結局、二人は安いアパートを借りることになったが、優太さんの収入だけでは生活が困窮していった。
「お母さんに謝りに行きましょう」
ゆいさんが提案した。
「そうだな。きっと許してくれるよ」
優太さんも同意した。
二人はさおさんのマンションを訪れた。エントランスの豪華さに、二人は圧倒された。
「お母さん、すごいところに住んでるのね」
ゆいさんはつぶやいた。
インターフォンでさおさんを呼び出すと、穏やかな声が返ってきた。
「どちら様ですか?」
「母さん、ゆう太です。ちょっと話がしたくて」
「申し訳ありませんが、二の次の人とお話することはありません」
さおさんの返事は、冷静だった。
「母さん、お願いだ」
「ゆいさんのご両親を最優先になさったらどうですか?」
「お母さん、私たち本当に困っているんです」
ゆいさんも必死に訴えたが、さおさんの答えは変わらなかった。
「困った時の駆け込み寺が、最優先の方々でしょう。二の次の人間に頼むのはおかしいのではありませんか」
まさに、ゆいさんが言った言葉をそのまま返されたのだ。
その後も二人は何度か訪れたが、さおさんが会うことはなかった。
一方、さおさんの新しい生活は充実していた。同じマンションには品の良い住人が多く、自然と新しい友人関係も築けた。
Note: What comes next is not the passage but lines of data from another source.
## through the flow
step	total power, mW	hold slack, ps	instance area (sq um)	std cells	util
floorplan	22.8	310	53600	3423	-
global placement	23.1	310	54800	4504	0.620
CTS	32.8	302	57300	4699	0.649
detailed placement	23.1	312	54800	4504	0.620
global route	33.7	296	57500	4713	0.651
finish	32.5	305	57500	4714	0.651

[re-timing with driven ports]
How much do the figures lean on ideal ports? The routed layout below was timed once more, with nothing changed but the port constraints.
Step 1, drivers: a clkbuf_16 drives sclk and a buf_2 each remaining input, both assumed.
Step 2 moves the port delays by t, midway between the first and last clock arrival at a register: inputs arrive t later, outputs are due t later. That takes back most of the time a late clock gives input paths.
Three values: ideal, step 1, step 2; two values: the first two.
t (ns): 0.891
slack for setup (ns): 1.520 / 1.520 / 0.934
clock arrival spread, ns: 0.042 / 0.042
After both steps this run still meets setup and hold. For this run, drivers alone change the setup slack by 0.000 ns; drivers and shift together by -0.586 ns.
Background: an optimization exercise with open tools, aiming at small area, a short achievable clock period and few clock cycles per item. Do not read the settings as production practice. Function was checked by simulation only, so behaviour that the tests miss may differ from the original. No activity file was given, so power comes from the tool's default toggle rates.

===== flow/run.sh =====
#!/bin/bash
# synth_recipe.tcl (not shown) runs the flow's synth.tcl, then flattens the netlist and writes it again
# the make line also repeats each setting of config.mk as NAME=value (left out here)
make -C /OpenROAD-flow-scripts/flow DESIGN_CONFIG=/design/flow/config.mk WORK_HOME=/design/flow/orfs CLKGATE_MAP_FILE= SYNTH_SCRIPT=/design/flow/synth_recipe.tcl finish

===== flow/config.mk =====
export PLATFORM = sky130hd
export DESIGN_NAME = multi_stack_shared_buffer_core
export DESIGN_NICKNAME = multi_stack_shared_buffer_core
export VERILOG_FILES = /design/flow/design.v
export SDC_FILE = /design/flow/constraint.sdc
export NUM_CORES = 4
export LEC_CHECK = 0
export CAP_MARGIN = 20
export CORE_MARGIN = 2
export CORE_UTILIZATION = 40
export SLEW_MARGIN = 20

===== flow/constraint.sdc =====
create_clock -name core_clock -period 4.0 [get_ports {clock}]
set_input_delay 0.8000 -clock core_clock [delete_from_list [all_inputs] [get_ports {clock}]]
set_output_delay 0.8000 -clock core_clock [all_outputs]
set_load 0.01 [all_outputs]

===== flow/design.v =====
`default_nettype none
package msb_pkg;
   localparam int ACTION_WIDTH   = 2;
   localparam int STACK_ID_WIDTH = 2;
   localparam int VALUE_WIDTH    = 32;
   localparam int STATUS_WIDTH   = 2;
   localparam int STACK_SLOTS    = 2 ** STACK_ID_WIDTH;
   localparam int NUM_STACKS_DEFAULT = 4;
   localparam int CAPACITY_DEFAULT   = 16;
   localparam int DATA_WIDTH_DEFAULT = 32;
   typedef enum logic [ACTION_WIDTH-1:0] {
      ACT_PUSH = 2'd0,
      ACT_POP  = 2'd1,
      ACT_PEEK = 2'd2,
      ACT_NOP  = 2'd3
   } action_type;
   typedef enum logic [STATUS_WIDTH-1:0] {
      ST_OK    = 2'd0,
      ST_FULL  = 2'd1,
      ST_EMPTY = 2'd2
   } status_type;
   typedef enum logic {
      PH_IDLE = 1'b0,
      PH_EXEC = 1'b1
   } phase_type;
   typedef struct packed {
      action_type                       action;
      logic [STACK_ID_WIDTH-1:0]        stack_id;
      logic signed [VALUE_WIDTH-1:0]    value;
   } req_type;
   typedef struct packed {
      logic signed [VALUE_WIDTH-1:0]    data;
      status_type                       status;
   } rsp_type;
   typedef struct packed {
      logic start;
      logic out_free;
   } eng_ctrl_type;
   typedef struct packed {
      logic busy;
      logic done;
   } eng_stat_type;
endpackage
`default_nettype wire
`default_nettype none
module msb_ram #(
   parameter int WIDTH = 32,
   parameter int DEPTH = 16
) (
   input  wire logic                       clock,
   input  wire logic                       wr_en,
   input  wire logic [$clog2(DEPTH)-1:0]   wr_addr,
   input  wire logic [WIDTH-1:0]           wr_data,
   input  wire logic                       rd_en,
   input  wire logic [$clog2(DEPTH)-1:0]   rd_addr,
   output      logic [WIDTH-1:0]           rd_data
);
   logic [WIDTH-1:0] mem [DEPTH];
   always_ff @(posedge clock) begin
      if (wr_en) begin
         mem[wr_addr] <= wr_data;
      end
      if (rd_en) begin
         rd_data <= mem[rd_addr];
      end
   end
endmodule
`default_nettype wire
`default_nettype none
module msb_engine #(
   parameter int NUM_STACKS = msb_pkg::NUM_STACKS_DEFAULT,
   parameter int CAPACITY   = msb_pkg::CAPACITY_DEFAULT,
   parameter int DATA_WIDTH = msb_pkg::DATA_WIDTH_DEFAULT
) (
   input  wire logic                  clock,
   input  wire logic                  reset,
   input  wire msb_pkg::eng_ctrl_type ctrl,
   input  wire msb_pkg::req_type      req,
   output      msb_pkg::eng_stat_type stat,
   output      msb_pkg::rsp_type      rsp
);
   localparam int LW         = $clog2(CAPACITY + 1);
   localparam int AW         = $clog2(CAPACITY);
   localparam int HEAD_DEPTH = (NUM_STACKS < msb_pkg::STACK_SLOTS) ? NUM_STACKS : msb_pkg::STACK_SLOTS;
   localparam logic [LW-1:0] NULL_LINK = LW'(CAPACITY);
   msb_pkg::phase_type                 phase_ff, phase_in;
   msb_pkg::req_type                   op_ff;
   logic [LW-1:0]             e_ff;
   logic                      hit_ff;
   logic [LW-1:0]             head_ff [HEAD_DEPTH];
   logic [LW-1:0]             free_head_ff, free_head_in;
   logic [LW-1:0]             fill_ff, fill_in;
   logic [LW-1:0]             head_req;
   logic                      sid_ok_req;
   logic [LW-1:0]             e_req;
   logic                      hit_req;
   logic                      rd_en;
   logic [LW-1:0]             head_op;
   logic [LW-1:0]             link_rd;
   logic [LW-1:0]             link_next;
   logic [DATA_WIDTH-1:0]     data_rd;
   logic [DATA_WIDTH-1:0]     data_wr;
   logic [msb_pkg::VALUE_WIDTH-1:0]    data_out;
   logic                      commit;
   logic                      link_we;
   logic [LW-1:0]             link_wd;
   logic                      data_we;
   logic                      head_we;
   logic [LW-1:0]             head_wd;
   always_comb begin
      head_req = NULL_LINK;
      for (int i = 0; i < HEAD_DEPTH; i++) begin
         if (req.stack_id == msb_pkg::STACK_ID_WIDTH'(i)) begin
            head_req = head_ff[i];
         end
      end
      sid_ok_req = (HEAD_DEPTH == msb_pkg::STACK_SLOTS) ||
                   (req.stack_id < msb_pkg::STACK_ID_WIDTH'(HEAD_DEPTH));
      e_req = (req.action == msb_pkg::ACT_PUSH) ? free_head_ff : head_req;
      hit_req = sid_ok_req && (e_req < NULL_LINK) && (req.action != msb_pkg::ACT_NOP);
      rd_en = ctrl.start && hit_req;
   end
   always_comb begin
      head_op = NULL_LINK;
      for (int i = 0; i < HEAD_DEPTH; i++) begin
         if (op_ff.stack_id == msb_pkg::STACK_ID_WIDTH'(i)) begin
            head_op = head_ff[i];
         end
      end
   end
   assign link_next = (e_ff < fill_ff) ? link_rd : e_ff + LW'(1);
   generate
      if (DATA_WIDTH > msb_pkg::VALUE_WIDTH) begin : g_wide
         assign data_wr  = {{(DATA_WIDTH - msb_pkg::VALUE_WIDTH){1'b0}}, op_ff.value};
         assign data_out = data_rd[msb_pkg::VALUE_WIDTH-1:0];
      end else if (DATA_WIDTH == msb_pkg::VALUE_WIDTH) begin : g_equal
         assign data_wr  = op_ff.value;
         assign data_out = data_rd;
      end else begin : g_narrow
         assign data_wr  = op_ff.value[DATA_WIDTH-1:0];
         assign data_out = {{(msb_pkg::VALUE_WIDTH - DATA_WIDTH){1'b0}}, data_rd};
      end
   endgenerate
   always_comb begin
      phase_in     = phase_ff;
      commit       = 1'b0;
      link_we      = 1'b0;
      link_wd      = head_op;
      data_we      = 1'b0;
      head_we      = 1'b0;
      head_wd      = e_ff;
      free_head_in = free_head_ff;
      fill_in      = fill_ff;
      rsp.data     = '0;
      rsp.status   = msb_pkg::ST_OK;
      unique case (phase_ff)
         msb_pkg::PH_IDLE: begin
            if (ctrl.start) begin
               phase_in = msb_pkg::PH_EXEC;
            end
         end
         msb_pkg::PH_EXEC: begin
            commit = ctrl.out_free;
            if (ctrl.out_free) begin
               phase_in = msb_pkg::PH_IDLE;
            end
            case (op_ff.action)
               msb_pkg::ACT_PUSH: begin
                  if (hit_ff) begin
                     link_we      = commit;
                     link_wd      = head_op;
                     data_we      = commit;
                     head_we      = commit;
                     head_wd      = e_ff;
                     free_head_in = link_next;
                     fill_in      = (e_ff < fill_ff) ? fill_ff : e_ff + LW'(1);
                  end else begin
                     rsp.status = msb_pkg::ST_FULL;
                  end
               end
               msb_pkg::ACT_POP: begin
                  if (hit_ff) begin
                     rsp.data     = data_out;
                     link_we      = commit;
                     link_wd      = free_head_ff;
                     head_we      = commit;
                     head_wd      = link_rd;
                     free_head_in = e_ff;
                  end else begin
                     rsp.status = msb_pkg::ST_EMPTY;
                  end
               end
               msb_pkg::ACT_PEEK: begin
                  if (hit_ff) begin
                     rsp.data = data_out;
                  end else begin
                     rsp.status = msb_pkg::ST_EMPTY;
                  end
               end
               default: begin
               end
            endcase
         end
         default: begin
            phase_in = msb_pkg::PH_IDLE;
         end
      endcase
      stat.busy = (phase_ff == msb_pkg::PH_EXEC);
      stat.done = commit;
   end
   always_ff @(posedge clock) begin
      if (reset) begin
         phase_ff     <= msb_pkg::PH_IDLE;
         free_head_ff <= '0;
         fill_ff      <= '0;
         for (int i = 0; i < HEAD_DEPTH; i++) begin
            head_ff[i] <= NULL_LINK;
         end
      end else begin
         phase_ff <= phase_in;
         if (commit) begin
            free_head_ff <= free_head_in;
            fill_ff      <= fill_in;
         end
         for (int i = 0; i < HEAD_DEPTH; i++) begin
            if (head_we && op_ff.stack_id == msb_pkg::STACK_ID_WIDTH'(i)) begin
               head_ff[i] <= head_wd;
            end
         end
      end
   end
   always_ff @(posedge clock) begin
      if (ctrl.start) begin
         op_ff  <= req;
         e_ff   <= e_req;
         hit_ff <= hit_req;
      end
   end
   msb_ram #(
      .WIDTH (LW),
      .DEPTH (CAPACITY)
   ) u_link_ram (
      .clock   (clock),
      .wr_en   (link_we),
      .wr_addr (e_ff[AW-1:0]),
      .wr_data (link_wd),
      .rd_en   (rd_en),
      .rd_addr (e_req[AW-1:0]),
      .rd_data (link_rd)
   );
   msb_ram #(
      .WIDTH (DATA_WIDTH),
      .DEPTH (CAPACITY)
   ) u_data_ram (
      .clock   (clock),
      .wr_en   (data_we),
      .wr_addr (e_ff[AW-1:0]),
      .wr_data (data_wr),
      .rd_en   (rd_en),
      .rd_addr (e_req[AW-1:0]),
      .rd_data (data_rd)
   );
endmodule
`default_nettype wire
`default_nettype none
module multi_stack_shared_buffer_core #(
   parameter int NUM_STACKS = msb_pkg::NUM_STACKS_DEFAULT,
   parameter int CAPACITY   = msb_pkg::CAPACITY_DEFAULT,
   parameter int DATA_WIDTH = msb_pkg::DATA_WIDTH_DEFAULT
) (
   input  wire logic        clock,
   input  wire logic        reset,
   input  wire logic        req_tvalid,
   output      logic        req_tready,
   input  wire logic [31:0] req_tdata,    
   input  wire logic [3:0]  req_tuser,    
   output      logic        rsp_tvalid,
   input  wire logic        rsp_tready,
   output      logic [31:0] rsp_tdata,    
   output      logic [1:0]  rsp_tuser     
);
   msb_pkg::eng_ctrl_type ctrl;
   msb_pkg::eng_stat_type stat;
   msb_pkg::req_type      req;
   msb_pkg::rsp_type      eng_rsp;
   msb_pkg::rsp_type      rsp_ff;
   logic         rsp_valid_ff, rsp_valid_in;
   assign req.action   = msb_pkg::action_type'(req_tuser[1:0]);
   assign req.stack_id = req_tuser[3:2];
   assign req.value    = req_tdata;
   assign req_tready    = !stat.busy;
   assign ctrl.start    = req_tvalid && !stat.busy;
   assign ctrl.out_free = !rsp_valid_ff || rsp_tready;
   always_comb begin
      rsp_valid_in = rsp_valid_ff;
      if (stat.done) begin
         rsp_valid_in = 1'b1;
      end else if (rsp_tready) begin
         rsp_valid_in = 1'b0;
      end
   end
   always_ff @(posedge clock) begin
      if (reset) begin
         rsp_valid_ff <= 1'b0;
      end else begin
         rsp_valid_ff <= rsp_valid_in;
      end
   end
   always_ff @(posedge clock) begin
      if (stat.done) begin
         rsp_ff <= eng_rsp;
      end
   end
   assign rsp_tvalid = rsp_valid_ff;
   assign rsp_tdata  = rsp_ff.data;
   assign rsp_tuser  = rsp_ff.status;
   msb_engine #(
      .NUM_STACKS (NUM_STACKS),
      .CAPACITY   (CAPACITY),
      .DATA_WIDTH (DATA_WIDTH)
   ) u_engine (
      .clock (clock),
      .reset (reset),
      .ctrl  (ctrl),
      .req   (req),
      .stat  (stat),
      .rsp   (eng_rsp)
   );
endmodule
`default_nettype wire

==> run_results.csv <==
group,metric,value,unit
placed_design,dpl.hpwl,36190,µm
power_and_ir_drop,p_per_area,479.0,nW/µm²
setup_path,path_max_fanout,66,
route,drc,0,
power_and_ir_drop,p_leak,0.01122,µW
power_and_ir_drop,pwr-share-clk,43.2,%
route,vias,16690,
clocking,cts_tree,"done",
flow_run,cap_violations,0,
logic_synthesis,netlist_area,28700,µm²
logic_synthesis,yosysWarnings,5,
floorplan,die_w,271.9,µm
power_and_ir_drop,intPower,12850,µW
timing,slew_viol_final,0,
cells_and_area,fin_util,47.05,%
global_routing,grt_pass1_wl,101100,µm
timing,finalSetupTns,0,ps
logic_synthesis,synthCells,1975,
cells_and_area,multi_input_area,6344,µm²
route,ant_nets,0,
clocking,cts-buffers-inserted,74,
power_and_ir_drop,p_sw_share,19.93,%
clocking,clock_latency,600,ps
cells_and_area,seq_area,21810,µm²
floorplan,core.rowCount,98,
timing,rsz0062_at_grt,"no",
clocking,hold_buffers,0,
route,wl_per_cell,21.78,µm
cells_and_area,drive_above_1_share,10.38,%
clocking,htree_levels,3,
route,drt_iter0_markers,1381,
global_routing,antenna_found_initial,1,
clocking,ctsResizeCount,0,
power_and_ir_drop,switchingPower,3199,µW
timing,fin_hold_ws,479.6,ps
timing,timing_hold_violations_final,0,
clocking,cts.sinks,737,
global_routing,grt_max_degree,85,
clocking,clk_pin_slew,60,ps
cells_and_area,fin_area,33520,µm²
logic_synthesis,synth_nets,2026,
logic_synthesis,synth_ff_type,"edfxtp_1",
timing,relSlewSlack,32.79,%
global_routing,grtUsageTotal,18.05,%
timing,finClkSkew,17.97,ps
logic_synthesis,ys_async_sr_fraction,0,%
clocking,clockBufferDepth,3,
cells_and_area,nNetsFinal,2122,
setup_path,worstPathArrival,3510,ps
logic_synthesis,synth.ff_latch_count,737,
worst_hold_path,hp-class,"flop to flop",
global_routing,grt_pass1_vias,16400,
setup_path,crit_type,"primary input to flop",
floorplan,fp.dieH,271.9,µm
timing,worst-slew-pin-transition,1008,ps
route,dr.pass1.iters,7,
floorplan,ioPinCount,76,
floorplan,core,71240,µm²
placed_design,port-buffer-count,75,
clocking,postCtsSetupRepairBufs,0,
placed_design,placed_cell_area,31070,µm²
logic_synthesis,ys_seq_area_share,75.99,%
cells_and_area,fillers,6089,
power_and_ir_drop,combPwrFrac,2.9,%
power_and_ir_drop,total_power,16050,µW
floorplan,die_area,73920,µm²
power_and_ir_drop,seq_power_share,53.9,%
setup_path,startpoint_type,"primary input",
route,viasPerCell,5.418,
timing,setup_violations,0,
setup_path,critPathCaptureType,"flop",
status,outcome,"complete, no violations",
cells_and_area,antennaDiodeCount,0,
logic_synthesis,syn_avg_cell_area,14.53,µm²
clocking,root_buffer,"clkbuf_16",
global_routing,grt_overflow,0,
setup_path,critPathRequiredTime,4350,ps
timing,fmax,316.5,MHz
timing,fin_crit_sh,78.99,%
logic_synthesis,ys_types,48,
cells_and_area,syn2layout_area_growth,16.77,%
placed_design,place_congestion,0.7980,
logic_synthesis,synth_edf_count,705,
timing,min_period,3159,ps
power_and_ir_drop,vdd_drop_max,274.7,µV
floorplan,start_util,40.29,%
route,routed_wl,67080,µm
==> metrics by stage <==
step / setup slack (ps) / instances
after floorplan: 60.88 / 1975
after global placement: 271.4 / 2944
after detailed placement: 215.7 / 2945
after CTS: 835.5 / 3080
after global routing: 669.8 / 3080
final: 840.6 / 3080
==> cell type report <==
cell class	instances	area share (%)
timing repair buffer	143	4.969
clock inverter	37	1.053
sequential	737	65.08
tap	950	3.546
clock buffer	98	6.234
multi-input combinational	1099	18.93
inverter	16	0.1941
==> synth_stat cells (11+ instances only) <==
cell,number,area (µm²)
nand2_1,427,1603
and2_1,36,225.2
nand3_1,80,400.4
clkbuf_1,61,229.0
inv_1,15,56.30
and3_1,18,112.6
a211oi_1,16,120.1
a31oi_1,75,469.2
buf_2,42,210.2
edfxtp_1,705,21170
a221oi_1,75,656.9
ha_1,11,137.6
mux2i_1,81,810.8
a21oi_1,161,805.8
nor2_1,36,135.1
nor3_1,14,70.07
dfxtp_1,32,640.6
==> worst paths after layout <==
check	cells after the start	start	slack, ps	endpoint
setup / recovery	9	req_tuser[3]	840	u_engine.u_data_ram.rd_data[13]$_DFFE_PP_
hold / removal	2	u_engine.fill_ff[1]$_SDFFE_PP0P_	480	u_engine.fill_ff[1]$_SDFFE_PP0P_
setup reg to reg	5	u_engine.op_ff[35]$_DFFE_PP_	1420	u_engine.u_link_ram.mem[11][4]$_DFFE_PP_
hold reg to reg	2	u_engine.fill_ff[1]$_SDFFE_PP0P_	480	u_engine.fill_ff[1]$_SDFFE_PP0P_
==> sequential cells by signal, indices dropped and copies added (netlist names) <==
register,count
u_engine.op_ff,36
u_engine.fill_ff,5
u_engine.u_link_ram.mem,80
u_engine.head_ff,20
u_engine.hit_ff,1
u_engine.phase_ff,1
rsp_valid_ff,1
u_engine.u_link_ram.rd_data,5
u_engine.u_data_ram.mem,512
rsp_ff,34
u_engine.e_ff,5
u_engine.u_data_ram.rd_data,32
u_engine.free_head_ff,5
==> layout by cell type, fill, tap and decap left out, types with 3 or more instances in the layout <==
cell type and n:
clkbuf_1 16, or2_2 4, a211oi_1 16, nor3_1 12, clkbuf_16 80, buf_4 35, dfxtp_1 32, mux4_2 10
a221oi_1 75, nor2_1 35, nor3b_1 5, buf_12 32, a31o_2 3, clkinv_1 15, nand3_1 80, mux2i_1 81
bufinv_16 7, a311oi_1 4, nand2_1 427, and3_2 13, clkdlybuf4s50_1 75, ha_1 11, and2_1 34, a31oi_1 75
and3_1 5, clkinv_2 12, o21ai_0 5, nand2b_1 4, inv_1 15, a21oi_1 160, a21o_1 6, inv_6 3
mux2_2 5, edfxtp_1 705
==> metal layers <==
layer	up-vias	routed length [µm]	track usage (%)
li1	7677	-	-
met1	8388	28970	24.44
met2	530	33040	30.14
met3	89	3790	2.715
met4	2	1266	5.625
met5	-	13	0
==> critical path: stages <==
cell and delay [ps]:
clkdlybuf4s50_1 720, mux4_2 600, a21oi_4 190, buf_12 190
buf_12 320, mux2i_1 240, a221oi_1 110, a31oi_1 210
nand2_1 80
==> cells by family (layout without fill, tap and decap cells) <==
kind of cell,Yosys count,in the layout,share of synthesized area [%]
AOI/OAI and AO/OA,355,355,7.908
xor gates and xnor gates,3,3,0.09156
adders and majority gates,11,11,0.4795
buffers and inverters,139,294,2.210
DFF,737,737,75.99
muxes,97,97,3.884
and+or+nand+nor,633,633,9.438
==> power by group through the flow <==
stage               combinational, µW  sequential [µW]  clock (µW)
global placement                  462             8810           0
CTS                               470             8650        7080
global route                      505             8670        7350
detailed placement                469             8820           0
finish                            463             8650        6940
floorplan                         242             8780           0
Testbench counts, summed over its fixed seeds: cycles 16,008, items 8,000.

-- static timing again, ports no longer ideal --
The flow's constraints put no driver on any port. The routed layout listed below was extracted and timed again, unchanged, in two steps.
Step 1 sets driving cells, clkbuf_16 on the clock port and buf_2 on the other inputs (assumed; they add their load-dependent delay and slew).
Step 2 moves the port delays by t, midway between the first and last clock arrival at a register: inputs arrive t later, outputs are due t later. That takes back most of the time a late clock gives input paths.
a / b / c = ideal ports / drivers / drivers and shift; a / b = the first two.
shift t [ns]: 0.656
setup slack, ns: 0.841 / 0.877 / 0.221
hold slack, ns: 0.480 / 0.480 / 0.480
latest minus earliest clock arrival (ns): 0.022 / 0.022
slew at the worst register clock pin (ns): 0.07 / 0.07
After both steps this run still meets setup and hold. For this run, drivers alone change the setup slack by +0.036 ns; drivers and shift together by -0.620 ns.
「田中さん、今度お茶会があるのですが、よろしければご一緒しませんか?」
「ありがとうございます。ぜひ参加させていただきます」
さおさんは久しぶりに、心から笑顔になることができた。
また、資産管理についても専門家のアドバイスを受け、安定した収入を得られるようになった。
「このような運用をすれば、一生安心して暮らせますよ」
ファイナンシャルプランナーの言葉に、さおさんは頷いた。
ある日、さおさんは日記に思いを綴った。
「人を軽く見てはいけないということを、あの子たちも学んだことでしょう。因果応報は必ず実現されるものです。私は今、本当の自由を手に入れました」
現代社会では、高齢者の価値が軽視されがちだ。しかし、長年の人生経験と蓄積された知恵、そして資産は、決して軽んじられるべきものではない。さおさんの勝利は、理不尽に屈しない強さの象徴だ。
家族だからと言って、無条件に我慢し続ける必要はない。自分の尊厳を守るためには、時として断固とした態度が必要なのだ。
もしあなたも理不尽な扱いを受けているなら、一人で我慢し続ける必要はない。正当な権利を主張し、自分を守る勇気を持ってください。
さおさんが教えてくれたのは、人の価値は年齢や経済力ではなく、自分自身の尊厳を守り抜く強さにあるということ。そして、人を過度に利用しようとしたものには、いつか必ずその報いが訪れるということだ。